(Stored items)
..............................

### src/rtl/bffa_pkg.sv
// Shared widths, codes and width helpers for the bitmap first-fit block allocator.
`default_nettype none

package bffa_pkg;

    // Default number of blocks held by the free map.
    localparam int NUM_BLOCKS_DEF = 64;

    // Fixed field widths of the request and response words.
    localparam int OPCODE_W = 2;
    localparam int INDEX_W  = 6;
    localparam int COUNT_W  = 7;

    typedef logic [OPCODE_W-1:0] opcode_t;

    // Request operation codes.
    localparam opcode_t OPC_ALLOC = 2'd0;
    localparam opcode_t OPC_FREE  = 2'd1;
    localparam opcode_t OPC_CHECK = 2'd2;

    // Response status codes.
    localparam logic STATUS_OK   = 1'b0;
    localparam logic STATUS_FAIL = 1'b1;

    // Map update command from the sequencer to the map.
    typedef struct packed {
        logic upd;   // apply the range update this cycle
        logic set;   // 1 marks the range taken, 0 marks it free
    } bffa_upd_t;

    // Bits needed to address one block.
    function automatic int bffa_idx_w(input int n);
        return (n > 2) ? $clog2(n) : 1;
    endfunction

    // Bits of a run length: holds the block count and the request count field.
    function automatic int bffa_len_w(input int n);
        int cw;
        cw = $clog2(n + 1);
        return (cw > COUNT_W) ? cw : COUNT_W;
    endfunction

    // Bits of range arithmetic: start plus length never overflows.
    function automatic int bffa_rng_w(input int n);
        int iw;
        int lw;
        iw = bffa_idx_w(n);
        lw = bffa_len_w(n);
        return ((iw > lw) ? iw : lw) + 1;
    endfunction

endpackage

`default_nettype wire

### src/rtl/bffa_if.sv
// Request and response channel interfaces of the block allocator.
`default_nettype none

interface bffa_req_if;
    logic                          valid;
    logic                          ready;
    logic [bffa_pkg::OPCODE_W-1:0] opcode;
    logic [bffa_pkg::INDEX_W-1:0]  block_index;
    logic [bffa_pkg::COUNT_W-1:0]  run_length;

    modport source (output valid, output opcode, output block_index, output run_length,
                    input ready);
    modport sink   (input valid, input opcode, input block_index, input run_length,
                    output ready);
endinterface

interface bffa_rsp_if;
    logic                         valid;
    logic                         ready;
    logic                         status;
    logic [bffa_pkg::INDEX_W-1:0] first_block;
    logic                         block_taken;

    modport source (output valid, output status, output first_block, output block_taken,
                    input ready);
    modport sink   (input valid, input status, input first_block, input block_taken,
                    output ready);
endinterface

`default_nettype wire

### src/rtl/bffa_map.sv
// Free map register with a range set/clear update and two bit read ports.
`default_nettype none

module bffa_map #(
    parameter int NUM_BLOCKS = bffa_pkg::NUM_BLOCKS_DEF
) (
    input  wire logic                                      clk,
    input  wire logic                                      rst_n,
    input  wire bffa_pkg::bffa_upd_t                       upd,
    input  wire logic [bffa_pkg::bffa_rng_w(NUM_BLOCKS)-1:0] lo,
    input  wire logic [bffa_pkg::bffa_rng_w(NUM_BLOCKS)-1:0] len,
    input  wire logic [bffa_pkg::bffa_idx_w(NUM_BLOCKS)-1:0] addr_a,
    input  wire logic [bffa_pkg::bffa_idx_w(NUM_BLOCKS)-1:0] addr_b,
    output logic                                           bit_a,
    output logic                                           bit_b
);

    localparam int MW = bffa_pkg::bffa_rng_w(NUM_BLOCKS);

    logic [NUM_BLOCKS-1:0] map_reg;
    logic [NUM_BLOCKS-1:0] map_next;
    logic [MW-1:0]         hi;

    // Exclusive end of the range; blocks past the map fall away by themselves.
    assign hi = lo + len;

    // Each bit inside the range takes the new value, the rest keep theirs.
    always_comb
    begin
        map_next = map_reg;
        if (upd.upd)
        begin
            for (int i = 0; i < NUM_BLOCKS; i++)
            begin
                if ((MW'(i) >= lo) && (MW'(i) < hi))
                begin
                    map_next[i] = upd.set;
                end
            end
        end
    end

    // Reset leaves every block free.
    always_ff @(posedge clk or negedge rst_n)
    begin
        if (!rst_n)
        begin
            map_reg <= '0;
        end
        else
        begin
            map_reg <= map_next;
        end
    end

    assign bit_a = map_reg[addr_a];
    assign bit_b = map_reg[addr_b];

endmodule

`default_nettype wire

### src/rtl/bffa_scan.sv
// Run scanner: steps one block a cycle while step is high and counts consecutive free blocks.
`default_nettype none

module bffa_scan #(
    parameter int NUM_BLOCKS = bffa_pkg::NUM_BLOCKS_DEF
) (
    input  wire logic                                        clk,
    input  wire logic                                        rst_n,
    input  wire logic                                        clr,
    input  wire logic                                        step,
    input  wire logic                                        bit_taken,
    input  wire logic [bffa_pkg::bffa_rng_w(NUM_BLOCKS)-1:0] len,
    output logic [bffa_pkg::bffa_idx_w(NUM_BLOCKS)-1:0]      pos,
    output logic [bffa_pkg::bffa_idx_w(NUM_BLOCKS)-1:0]      first_cur,
    output logic                                             found,
    output logic                                             last
);

    localparam int IDXW = bffa_pkg::bffa_idx_w(NUM_BLOCKS);
    localparam int MW   = bffa_pkg::bffa_rng_w(NUM_BLOCKS);

    logic [IDXW-1:0] pos_reg;
    logic [IDXW-1:0] pos_next;
    logic [IDXW-1:0] first_reg;
    logic [IDXW-1:0] first_next;
    logic [MW-1:0]   run_reg;
    logic [MW-1:0]   run_next;
    logic [MW-1:0]   run_inc;

    // Shared increment and compare: the run grows by one on a free block.
    assign run_inc   = run_reg + MW'(1);
    assign first_cur = (run_reg == '0) ? pos_reg : first_reg;
    assign found     = !bit_taken && (run_inc == len);
    assign last      = (pos_reg == IDXW'(NUM_BLOCKS - 1));
    assign pos       = pos_reg;

    always_comb
    begin
        pos_next   = pos_reg;
        first_next = first_reg;
        run_next   = run_reg;
        if (clr)
        begin
            pos_next = '0;
            run_next = '0;
        end
        else if (step)
        begin
            pos_next   = pos_reg + IDXW'(1);
            first_next = first_cur;
            run_next   = bit_taken ? '0 : run_inc;
        end
    end

    always_ff @(posedge clk or negedge rst_n)
    begin
        if (!rst_n)
        begin
            pos_reg <= '0;
            run_reg <= '0;
        end
        else
        begin
            pos_reg <= pos_next;
            run_reg <= run_next;
        end
    end

    // The run start is payload and needs no reset.
    always_ff @(posedge clk)
    begin
        first_reg <= first_next;
    end

endmodule

`default_nettype wire

### src/rtl/bitmap_first_fit_block_allocator.sv
// Bitmap first-fit block allocator: sequencer, run scanner and free map.
// Allocate: accept, a scan of the map from block 0 one block at a time up to the last block,
//   a mark step and a response step.
// Free requests pass the mark step on the way to the response; check and rejected requests
//   go straight to it. No new request is taken until the response word has been loaded.
// Reset (rst_n low, asynchronous) marks every block free and empties the response.
`default_nettype none

module bitmap_first_fit_block_allocator #(
    parameter int NUM_BLOCKS = bffa_pkg::NUM_BLOCKS_DEF
) (
    input  wire logic  clk,
    input  wire logic  rst_n,
    bffa_req_if.sink   req,
    bffa_rsp_if.source rsp
);

    localparam int IDXW = bffa_pkg::bffa_idx_w(NUM_BLOCKS);
    localparam int MW   = bffa_pkg::bffa_rng_w(NUM_BLOCKS);

    typedef enum logic [1:0] {
        S_IDLE,
        S_SCAN,
        S_MARK,
        S_POST
    } state_t;

    state_t                        state_reg;
    state_t                        state_next;
    bffa_pkg::opcode_t             op_reg;
    bffa_pkg::opcode_t             op_next;
    logic [bffa_pkg::INDEX_W-1:0]  idx_reg;
    logic [bffa_pkg::INDEX_W-1:0]  idx_next;
    logic [MW-1:0]                 lo_reg;
    logic [MW-1:0]                 lo_next;
    logic [MW-1:0]                 len_reg;
    logic [MW-1:0]                 len_next;
    logic                          fail_reg;
    logic                          fail_next;
    logic                          out_valid_reg;
    logic                          out_valid_next;
    logic                          out_status_reg;
    logic                          out_status_next;
    logic [bffa_pkg::INDEX_W-1:0]  out_start_reg;
    logic [bffa_pkg::INDEX_W-1:0]  out_start_next;
    logic                          out_taken_reg;
    logic                          out_taken_next;

    logic                          accept;
    logic [MW-1:0]                 cnt_ext;
    logic [MW-1:0]                 idx_ext;
    logic [MW-1:0]                 req_idx_ext;
    logic [IDXW-1:0]               chk_addr;
    bffa_pkg::bffa_upd_t           upd;
    logic                          bit_scan;
    logic                          bit_chk;
    logic [IDXW-1:0]               scan_pos;
    logic [IDXW-1:0]               scan_first;
    logic                          scan_found;
    logic                          scan_last;

    assign accept      = req.valid && req.ready;
    assign req.ready   = (state_reg == S_IDLE);
    assign cnt_ext     = MW'(req.run_length);
    assign req_idx_ext = MW'(req.block_index);
    assign idx_ext     = MW'(idx_reg);
    assign chk_addr    = idx_ext[IDXW-1:0];

    assign rsp.valid       = out_valid_reg;
    assign rsp.status      = out_status_reg;
    assign rsp.first_block = out_start_reg;
    assign rsp.block_taken = out_taken_reg;

    // The mark cycle sets an allocated run or clears a freed range.
    always_comb
    begin
        upd.upd = (state_reg == S_MARK);
        upd.set = (op_reg == bffa_pkg::OPC_ALLOC);
    end

    bffa_map #(
        .NUM_BLOCKS (NUM_BLOCKS)
    ) u_map (
        .clk    (clk),
        .rst_n  (rst_n),
        .upd    (upd),
        .lo     (lo_reg),
        .len    (len_reg),
        .addr_a (scan_pos),
        .addr_b (chk_addr),
        .bit_a  (bit_scan),
        .bit_b  (bit_chk)
    );

    bffa_scan #(
        .NUM_BLOCKS (NUM_BLOCKS)
    ) u_scan (
        .clk       (clk),
        .rst_n     (rst_n),
        .clr       (accept),
        .step      (state_reg == S_SCAN),
        .bit_taken (bit_scan),
        .len       (len_reg),
        .pos       (scan_pos),
        .first_cur (scan_first),
        .found     (scan_found),
        .last      (scan_last)
    );

    // Sequencer next state and response word.
    always_comb
    begin
        state_next      = state_reg;
        op_next         = op_reg;
        idx_next        = idx_reg;
        lo_next         = lo_reg;
        len_next        = len_reg;
        fail_next       = fail_reg;
        out_valid_next  = out_valid_reg;
        out_status_next = out_status_reg;
        out_start_next  = out_start_reg;
        out_taken_next  = out_taken_reg;

        if (rsp.valid && rsp.ready)
        begin
            out_valid_next = 1'b0;
        end

        unique case (state_reg)
            S_IDLE:
            begin
                if (accept)
                begin
                    op_next   = req.opcode;
                    idx_next  = req.block_index;
                    lo_next   = req_idx_ext;
                    len_next  = cnt_ext;
                    fail_next = 1'b0;
                    unique case (req.opcode)
                        bffa_pkg::OPC_ALLOC:
                        begin
                            if ((cnt_ext == '0) || (cnt_ext > MW'(NUM_BLOCKS)))
                            begin
                                fail_next  = 1'b1;
                                state_next = S_POST;
                            end
                            else
                            begin
                                state_next = S_SCAN;
                            end
                        end
                        bffa_pkg::OPC_FREE:
                        begin
                            state_next = S_MARK;
                        end
                        bffa_pkg::OPC_CHECK:
                        begin
                            fail_next  = (req_idx_ext >= MW'(NUM_BLOCKS));
                            state_next = S_POST;
                        end
                        default:
                        begin
                            fail_next  = 1'b1;
                            state_next = S_POST;
                        end
                    endcase
                end
            end
            S_SCAN:
            begin
                if (scan_found)
                begin
                    lo_next    = MW'(scan_first);
                    state_next = S_MARK;
                end
                else if (scan_last)
                begin
                    fail_next  = 1'b1;
                    state_next = S_POST;
                end
            end
            S_MARK:
            begin
                state_next = S_POST;
            end
            S_POST:
            begin
                // Load the response once the output register is empty or draining.
                if (!out_valid_reg || rsp.ready)
                begin
                    out_valid_next  = 1'b1;
                    out_status_next = fail_reg ? bffa_pkg::STATUS_FAIL : bffa_pkg::STATUS_OK;
                    out_start_next  = ((op_reg == bffa_pkg::OPC_ALLOC) && !fail_reg)
                                      ? lo_reg[bffa_pkg::INDEX_W-1:0] : '0;
                    out_taken_next  = (op_reg == bffa_pkg::OPC_CHECK) && !fail_reg && bit_chk;
                    state_next      = S_IDLE;
                end
            end
        endcase
    end

    // State and registered outputs.
    always_ff @(posedge clk or negedge rst_n)
    begin
        if (!rst_n)
        begin
            state_reg     <= S_IDLE;
            out_valid_reg <= 1'b0;
        end
        else
        begin
            state_reg     <= state_next;
            out_valid_reg <= out_valid_next;
        end
    end

    // Request and response payload.
    always_ff @(posedge clk)
    begin
        op_reg         <= op_next;
        idx_reg        <= idx_next;
        lo_reg         <= lo_next;
        len_reg        <= len_next;
        fail_reg       <= fail_next;
        out_status_reg <= out_status_next;
        out_start_reg  <= out_start_next;
        out_taken_reg  <= out_taken_next;
    end

endmodule

`default_nettype wire

### src/flat_wrapper.sv
// flat-port wrapper written by rule: the top's interface ports become plain ports
module bitmap_first_fit_block_allocator_flat 
#(
    parameter int NUM_BLOCKS = bffa_pkg::NUM_BLOCKS_DEF
)
  (clk, rst_n, req_valid, req_opcode, req_block_index, req_run_length, req_ready, rsp_valid, rsp_status, rsp_first_block, rsp_block_taken, rsp_ready);
  bffa_req_if req_i ();
  bffa_rsp_if rsp_i ();
  input  wire logic clk;
  input  wire logic rst_n;
  input wire logic [$bits(req_i.valid)-1:0] req_valid;
  input wire logic [$bits(req_i.opcode)-1:0] req_opcode;
  input wire logic [$bits(req_i.block_index)-1:0] req_block_index;
  input wire logic [$bits(req_i.run_length)-1:0] req_run_length;
  output wire logic [$bits(req_i.ready)-1:0] req_ready;
  output wire logic [$bits(rsp_i.valid)-1:0] rsp_valid;
  output wire logic [$bits(rsp_i.status)-1:0] rsp_status;
  output wire logic [$bits(rsp_i.first_block)-1:0] rsp_first_block;
  output wire logic [$bits(rsp_i.block_taken)-1:0] rsp_block_taken;
  input wire logic [$bits(rsp_i.ready)-1:0] rsp_ready;
  assign req_i.valid = req_valid;
  assign req_i.opcode = req_opcode;
  assign req_i.block_index = req_block_index;
  assign req_i.run_length = req_run_length;
  assign req_ready = req_i.ready;
  assign rsp_valid = rsp_i.valid;
  assign rsp_status = rsp_i.status;
  assign rsp_first_block = rsp_i.first_block;
  assign rsp_block_taken = rsp_i.block_taken;
  assign rsp_i.ready = rsp_ready;
  bitmap_first_fit_block_allocator #(.NUM_BLOCKS(NUM_BLOCKS)) u_core (.clk(clk), .rst_n(rst_n), .req(req_i), .rsp(rsp_i));
endmodule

..............................

# About this exercise:
Up to and including the line with "localparam logic STATUS_OK", repeat the entries exactly, beginning at their first line.

# Result for this task:
### src/rtl/bffa_pkg.sv
// Shared widths, codes and width helpers for the bitmap first-fit block allocator.
`default_nettype none

package bffa_pkg;

    // Default number of blocks held by the free map.
    localparam int NUM_BLOCKS_DEF = 64;

    // Fixed field widths of the request and response words.
    localparam int OPCODE_W = 2;
    localparam int INDEX_W  = 6;
    localparam int COUNT_W  = 7;

    typedef logic [OPCODE_W-1:0] opcode_t;

    // Request operation codes.
    localparam opcode_t OPC_ALLOC = 2'd0;
    localparam opcode_t OPC_FREE  = 2'd1;
    localparam opcode_t OPC_CHECK = 2'd2;

    // Response status codes.
    localparam logic STATUS_OK   = 1'b0;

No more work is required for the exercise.